Technical Information
The structure of the system consists of a parametric design that has been 3D designed and printed, and is attached to a supporting mechanism that holds it securely on a wall. The structure contains all computing and media devices: screen monitor, computer, microcontrollers, sensors, LED strips, sound speakers. In the centre of the installation a set of specialized lenses is attached, and beneath that, a screen monitor projects a real-time visualization of the system’s responses. The lenses are fixed in such a way so that they distort the normal display of the visuals, creating the impression that the content is rendered on the real physical interior of the structure by causing different depth sensations on different viewing angles.
The sensing input consists of face and voice recognition systems. The face recognition is based on a computer vision algorithm that scans and analyses the captured frames in real-time. The system has been trained with a face dataset of ~5,000 samples extracted from indoor settings. The algorithm is continuously being trained with the addition on new captures that are saved to this project’s cloud dataspace. The purpose of the process is to ensure that the system starts associating specific faces to certain conditions, and, therefore, adjusts its behaviour accordingly. Different analysis coefficients define the resulting responses, which utilize the real-time visuals, LED patterns, and the triggering of glitched sound samples.

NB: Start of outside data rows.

<file path="config.mk">
export PLATFORM = sky130hd
export DESIGN_NAME = ila_capture_ctrl_flat
export DESIGN_NICKNAME = d
export VERILOG_FILES = /design/src/rtl/ila_capture_ctrl_if.sv /design/src/rtl/ila_capture_ctrl.sv /design/src/flat_wrapper.sv
export SDC_FILE = /design/constraint.sdc
export NUM_CORES = 1
export LEC_CHECK = 0
export ABC_CLOCK_PERIOD_IN_PS = 1800
export CORE_MARGIN = 1.5
export CORE_UTILIZATION = 40
export DETAILED_ROUTE_END_ITERATION = 16
export PLACE_DENSITY = 0.77
export SKIP_CTS_REPAIR_TIMING = 1
export SYNTH_ARGS = -nofsm -noshare
export SYNTH_HDL_FRONTEND = slang
export SYNTH_SLANG_ARGS = --single-unit
export TNS_END_PERCENT = 10
</file>
<file path="constraint.sdc">
create_clock -name clk -period 1.8 [get_ports clk]
set_input_delay 0.18 -clock clk [delete_from_list [all_inputs] [get_ports clk]]
set_output_delay 0.18 -clock clk [all_outputs]
set_load 0.02 [all_outputs]
</file>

For the voice recognition, a custom-made system was developed to continuously record and analyse voices and speech when a human is present. The recorded segments are sent for sentiment analysis and other relevant insights, through a natural language processing algorithm. Two different methods are implemented here: the first one uses shorter content (sentences) and provides an indication as to the tone, emotion, social propensities, and language styles that the sentences contain. In addition, a second method collects a larger chunk of sentences together, and proceeds in a similar linguistic analysis but in this case, it extracts content using a personality model, which also ensures that the context of the sentences is also indicated. The result is added to the accumulated behaviour vector of the system.

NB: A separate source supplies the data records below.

## src/rtl/picomips_pkg.sv

```systemverilog
// picomips_pkg: shared definitions for the picoMIPS control sequencer.
//   opcode_e   - 4-bit instruction opcodes (8..15 decode as NOP)
//   alu_func_e - ALU operation select driven to the datapath
//   state_e    - sequencer FSM states
//   field positions of the 22-bit instruction word and small decode helpers
package picomips_pkg;

  typedef enum logic [3:0] {
    OP_NOP  = 4'd0,
    OP_ADD  = 4'd1,
    OP_ADDI = 4'd2,
    OP_SUB  = 4'd3,
    OP_MULI = 4'd4,
    OP_LDSW = 4'd5,
    OP_BEQ  = 4'd6,
    OP_HALT = 4'd7
  } opcode_e;

  typedef enum logic [2:0] {
    ALU_PASS = 3'd0,
    ALU_ADD  = 3'd1,
    ALU_SUB  = 3'd2,
    ALU_MUL  = 3'd3
  } alu_func_e;

  typedef enum logic [2:0] {
    S_FETCH,
    S_DECODE,
    S_EXEC,
    S_WB,
    S_WAIT_IN,
    S_HALT
  } state_e;

  localparam int unsigned OP_MSB  = 21;
  localparam int unsigned OP_LSB  = 18;
  localparam int unsigned RD_MSB  = 17;
  localparam int unsigned RD_LSB  = 13;
  localparam int unsigned RS_MSB  = 12;
  localparam int unsigned RS_LSB  = 8;
  localparam int unsigned IMM_MSB = 7;
  localparam int unsigned IMM_LSB = 0;

  // Ops that go through EXEC and then write back the ALU result.
  function automatic logic is_write_op(opcode_e op);
    return (op == OP_ADD) || (op == OP_ADDI) || (op == OP_SUB) || (op == OP_MULI);
  endfunction

  function automatic logic uses_imm(opcode_e op);
    return (op == OP_ADDI) || (op == OP_MULI);
  endfunction

  function automatic alu_func_e alu_for(opcode_e op);
    case (op)
      OP_ADD, OP_ADDI: return ALU_ADD;
      OP_SUB, OP_BEQ:  return ALU_SUB;
      OP_MULI:         return ALU_MUL;
      default:         return ALU_PASS;
    endcase
  endfunction

endpackage

```

## src/rtl/picomips_ctrl_if.sv

```systemverilog
// picomips_ctrl_if: bundle between the sequencer and its environment
// (program memory, gpr file, ALU, switch input).
//   master - sequencer side: drives pc, Rsno, Rdno, w, Wdata, alu_func,
//            imm, imm_sel, sw_ack, halted; samples instr, alu_result,
//            alu_zero, sw_data, sw_valid
//   slave  - environment side, directions mirrored
interface picomips_ctrl_if #(
  parameter int unsigned n   = 8,
  parameter int unsigned PCW = 6,
  parameter int unsigned IW  = 22
);
  logic [PCW-1:0] pc;
  logic [IW-1:0]  instr;
  logic [4:0]     Rsno;
  logic [4:0]     Rdno;
  logic           w;
  logic [n-1:0]   Wdata;
  logic [2:0]     alu_func;
  logic [n-1:0]   imm;
  logic           imm_sel;
  logic [n-1:0]   alu_result;
  logic           alu_zero;
  logic [n-1:0]   sw_data;
  logic           sw_valid;
  logic           sw_ack;
  logic           halted;

  modport master (
    output pc, Rsno, Rdno, w, Wdata, alu_func, imm, imm_sel, sw_ack, halted,
    input  instr, alu_result, alu_zero, sw_data, sw_valid
  );

  modport slave (
    input  pc, Rsno, Rdno, w, Wdata, alu_func, imm, imm_sel, sw_ack, halted,
    output instr, alu_result, alu_zero, sw_data, sw_valid
  );
endinterface

```

## src/rtl/picomips_ctrl_pc_unit.sv

```systemverilog
// pc_unit: program counter register with increment / relative-branch adder.
//   clk_i, rst_ni - clock, asynchronous active-low reset (pc -> 0)
//   adv_i         - update pc this cycle (transition into FETCH)
//   taken_i       - branch taken: add offs_i instead of 1
//   offs_i        - low PCW bits of the branch immediate (two's complement)
//   pc_o          - current program counter; wraps modulo 2^PCW
module pc_unit #(
  parameter int unsigned PCW = 6
) (
  input  logic           clk_i,
  input  logic           rst_ni,
  input  logic           adv_i,
  input  logic           taken_i,
  input  logic [PCW-1:0] offs_i,
  output logic [PCW-1:0] pc_o
);
  logic [PCW-1:0] pc_q, pc_d;

  // Truncating the immediate to PCW bits and adding modulo 2^PCW is the
  // same as adding the sign-extended value, so no explicit extension.
  always_comb begin
    pc_d = pc_q;
    if (adv_i) pc_d = pc_q + (taken_i ? offs_i : PCW'(1));
  end

  always_ff @(posedge clk_i or negedge rst_ni) begin
    if (!rst_ni) pc_q <= '0;
    else         pc_q <= pc_d;
  end

  assign pc_o = pc_q;
endmodule

```

## src/rtl/picomips_ctrl.sv

```systemverilog
// picomips_ctrl: multicycle picoMIPS sequencer (FETCH/DECODE/EXEC/WB,
// plus WAIT_IN for the switch handshake and a terminal HALT).
//   clk    - system clock
//   nReset - asynchronous active-low reset
//   bus    - picomips_ctrl_if.master: program memory, gpr, ALU and
//            switch-input signals
module picomips_ctrl
  import picomips_pkg::*;
#(
  parameter int unsigned n   = 8,
  parameter int unsigned PCW = 6,
  parameter int unsigned IW  = 22
) (
  input logic             clk,
  input logic             nReset,
  picomips_ctrl_if.master bus
);
  state_e         state_q;
  logic [IW-1:0]  ir_q;
  logic [n-1:0]   result_q;
  logic [n-1:0]   imm_q;
  logic [4:0]     rd_q, rs_q;
  logic           w_q, halted_q, imm_sel_q;
  alu_func_e      alu_func_q;
  opcode_e        op;
  logic           pc_adv, pc_taken;
  logic [PCW-1:0] pc;

  assign op = opcode_e'(ir_q[OP_MSB:OP_LSB]);

  // pc moves on every entry into FETCH; the branch decision uses alu_zero
  // at the EXEC edge directly since that is the same edge that leaves EXEC.
  assign pc_adv   = (state_q == S_WB) || ((state_q == S_EXEC) && !is_write_op(op));
  assign pc_taken = (state_q == S_EXEC) && (op == OP_BEQ) && bus.alu_zero;

  pc_unit #(.PCW(PCW)) u_pc (
    .clk_i  (clk),
    .rst_ni (nReset),
    .adv_i  (pc_adv),
    .taken_i(pc_taken),
    .offs_i (ir_q[IMM_LSB +: PCW]),
    .pc_o   (pc)
  );

  always_ff @(posedge clk or negedge nReset) begin
    if (!nReset) begin
      state_q    <= S_FETCH;
      ir_q       <= '0;
      result_q   <= '0;
      imm_q      <= '0;
      rd_q       <= '0;
      rs_q       <= '0;
      w_q        <= 1'b0;
      halted_q   <= 1'b0;
      imm_sel_q  <= 1'b0;
      alu_func_q <= ALU_PASS;
    end else begin
      case (state_q)
        S_FETCH: begin
          ir_q    <= bus.instr;
          state_q <= S_DECODE;
        end
        S_DECODE: begin
          rd_q       <= ir_q[RD_MSB:RD_LSB];
          rs_q       <= ir_q[RS_MSB:RS_LSB];
          imm_q      <= n'(ir_q[IMM_MSB:IMM_LSB]);
          imm_sel_q  <= uses_imm(op);
          alu_func_q <= alu_for(op);
          if (op == OP_LDSW) begin
            state_q <= S_WAIT_IN;
          end else if (op == OP_HALT) begin
            state_q  <= S_HALT;
            halted_q <= 1'b1;
          end else begin
            state_q <= S_EXEC;
          end
        end
        S_EXEC: begin
          result_q <= bus.alu_result;
          if (is_write_op(op)) begin
            w_q     <= 1'b1;
            state_q <= S_WB;
          end else begin
            state_q <= S_FETCH;
          end
        end
        S_WAIT_IN: begin
          if (bus.sw_valid) begin
            result_q <= bus.sw_data;
            w_q      <= 1'b1;
            state_q  <= S_WB;
          end
        end
        S_WB: begin
          w_q     <= 1'b0;
          state_q <= S_FETCH;
        end
        S_HALT: state_q <= S_HALT;
        default: state_q <= S_FETCH;
      endcase
    end
  end

  // Acknowledge in the same cycle the data is taken so an already-valid
  // switch costs no extra cycle.
  assign bus.sw_ack   = (state_q == S_WAIT_IN) && bus.sw_valid;
  assign bus.pc       = pc;
  assign bus.Rsno     = rs_q;
  assign bus.Rdno     = rd_q;
  assign bus.w        = w_q;
  assign bus.Wdata    = result_q;
  assign bus.alu_func = alu_func_q;
  assign bus.imm      = imm_q;
  assign bus.imm_sel  = imm_sel_q;
  assign bus.halted   = halted_q;
endmodule

```

## src/flat_wrapper.sv

```systemverilog
// flat-port wrapper written by rule: the top's interface ports become plain ports
module picomips_ctrl_flat import picomips_pkg::*;
#(
  parameter int unsigned n   = 8,
  parameter int unsigned PCW = 6,
  parameter int unsigned IW  = 22
)
  (clk, nReset, bus_pc, bus_Rsno, bus_Rdno, bus_w, bus_Wdata, bus_alu_func, bus_imm, bus_imm_sel, bus_sw_ack, bus_halted, bus_instr, bus_alu_result, bus_alu_zero, bus_sw_data, bus_sw_valid);
  picomips_ctrl_if #(.n(n), .PCW(PCW), .IW(IW)) bus_i ();
  input logic clk;
  input logic nReset;
  output wire logic [$bits(bus_i.pc)-1:0] bus_pc;
  output wire logic [$bits(bus_i.Rsno)-1:0] bus_Rsno;
  output wire logic [$bits(bus_i.Rdno)-1:0] bus_Rdno;
  output wire logic [$bits(bus_i.w)-1:0] bus_w;
  output wire logic [$bits(bus_i.Wdata)-1:0] bus_Wdata;
  output wire logic [$bits(bus_i.alu_func)-1:0] bus_alu_func;
  output wire logic [$bits(bus_i.imm)-1:0] bus_imm;
  output wire logic [$bits(bus_i.imm_sel)-1:0] bus_imm_sel;
  output wire logic [$bits(bus_i.sw_ack)-1:0] bus_sw_ack;
  output wire logic [$bits(bus_i.halted)-1:0] bus_halted;
  input wire logic [$bits(bus_i.instr)-1:0] bus_instr;
  input wire logic [$bits(bus_i.alu_result)-1:0] bus_alu_result;
  input wire logic [$bits(bus_i.alu_zero)-1:0] bus_alu_zero;
  input wire logic [$bits(bus_i.sw_data)-1:0] bus_sw_data;
  input wire logic [$bits(bus_i.sw_valid)-1:0] bus_sw_valid;
  assign bus_pc = bus_i.pc;
  assign bus_Rsno = bus_i.Rsno;
  assign bus_Rdno = bus_i.Rdno;
  assign bus_w = bus_i.w;
  assign bus_Wdata = bus_i.Wdata;
  assign bus_alu_func = bus_i.alu_func;
  assign bus_imm = bus_i.imm;
  assign bus_imm_sel = bus_i.imm_sel;
  assign bus_sw_ack = bus_i.sw_ack;
  assign bus_halted = bus_i.halted;
  assign bus_i.instr = bus_instr;
  assign bus_i.alu_result = bus_alu_result;
  assign bus_i.alu_zero = bus_alu_zero;
  assign bus_i.sw_data = bus_sw_data;
  assign bus_i.sw_valid = bus_sw_valid;
  picomips_ctrl #(.n(n), .PCW(PCW), .IW(IW)) u_core (.clk(clk), .nReset(nReset), .bus(bus_i));
endmodule
```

In the centre of the installation, a real-time visualization displays a fluid simulation that continuously evolves. The resulting visual activity is displayed on a fluid dynamics system that utilizes an SPH simulation method (Smoothed Particle Hydrodynamics), which is typically found in liquid effects simulations. The properties of the simulation are affected in real-time by the sensing input, which changes a number of parameters, such as the cell size, gravity, density, surface tension, max force, dampening, and more. As new information becomes available from the analysis engine, the resulting fluids shift their behaviours to accompany the novel conditions.